Dans la mesure où, selon les précisions que vous avez apportées en séance, les risques que cette communication pourrait présenter pour la sécurité publique s’attachent essentiellement à leur diffusion publique éventuelle, la commission estime que la communication de la cartographie des captages dressée par certaines agences régionales de santé ou d’autres autorités administratives ne présente pas non plus, par elle-même, de risque pour la sécurité publique, même au format vectoriel SIG.

La commission estime donc que la communication de ces documents ne peut donc être refusée à un demandeur tel que, notamment, la société Altermap. L’administration est cependant fondée, à l’occasion de cette communication, à rappeler que la réutilisation des informations qu’ils comportent n’est possible que sous réserve de la délivrance et du respect de la licence de réutilisation, dont vous avez défini les conditions et qui exclut la diffusion publique de ces plans, cartes et autres données.
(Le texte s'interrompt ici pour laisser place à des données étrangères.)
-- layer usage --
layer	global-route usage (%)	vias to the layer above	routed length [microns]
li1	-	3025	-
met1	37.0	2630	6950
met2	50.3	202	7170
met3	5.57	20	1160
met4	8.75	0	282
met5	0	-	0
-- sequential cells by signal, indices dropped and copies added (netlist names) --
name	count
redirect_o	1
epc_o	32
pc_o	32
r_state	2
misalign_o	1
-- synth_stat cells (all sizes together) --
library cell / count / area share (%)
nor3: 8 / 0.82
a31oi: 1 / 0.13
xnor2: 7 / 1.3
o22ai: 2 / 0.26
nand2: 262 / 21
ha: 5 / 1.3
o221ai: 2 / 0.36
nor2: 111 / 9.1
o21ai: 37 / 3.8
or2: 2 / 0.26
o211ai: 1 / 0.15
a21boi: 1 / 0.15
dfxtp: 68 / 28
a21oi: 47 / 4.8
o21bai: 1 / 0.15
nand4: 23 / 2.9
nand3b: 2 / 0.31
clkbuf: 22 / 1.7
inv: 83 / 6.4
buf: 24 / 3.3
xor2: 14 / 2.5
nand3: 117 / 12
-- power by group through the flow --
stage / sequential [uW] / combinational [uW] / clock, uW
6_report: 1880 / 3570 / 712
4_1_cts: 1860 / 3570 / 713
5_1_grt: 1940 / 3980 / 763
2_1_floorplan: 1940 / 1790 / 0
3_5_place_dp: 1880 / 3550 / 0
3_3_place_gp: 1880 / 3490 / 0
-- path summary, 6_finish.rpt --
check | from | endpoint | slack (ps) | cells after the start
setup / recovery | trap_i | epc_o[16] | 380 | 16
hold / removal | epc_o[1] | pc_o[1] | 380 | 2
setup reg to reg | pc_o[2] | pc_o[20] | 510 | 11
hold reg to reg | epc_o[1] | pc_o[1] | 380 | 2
La commission estime, comme elle l’avait déjà fait dans ses avis n°20150070 et n° 20152820, qu’eu égard à l’objet et à l’étendue des périmètres de protection des captages, qui ont fait l’objet de publicité dans les conditions réglementaires rappelées ci-dessus, la protection de la sécurité publique ne s’oppose pas à la communication des données relatives aux captages d’eau destinée à la consommation humaine et à leurs périmètres de protection à toute personne qui en fait la demande, en application de l’article L311-1 du code des relations entre le public et l’administration.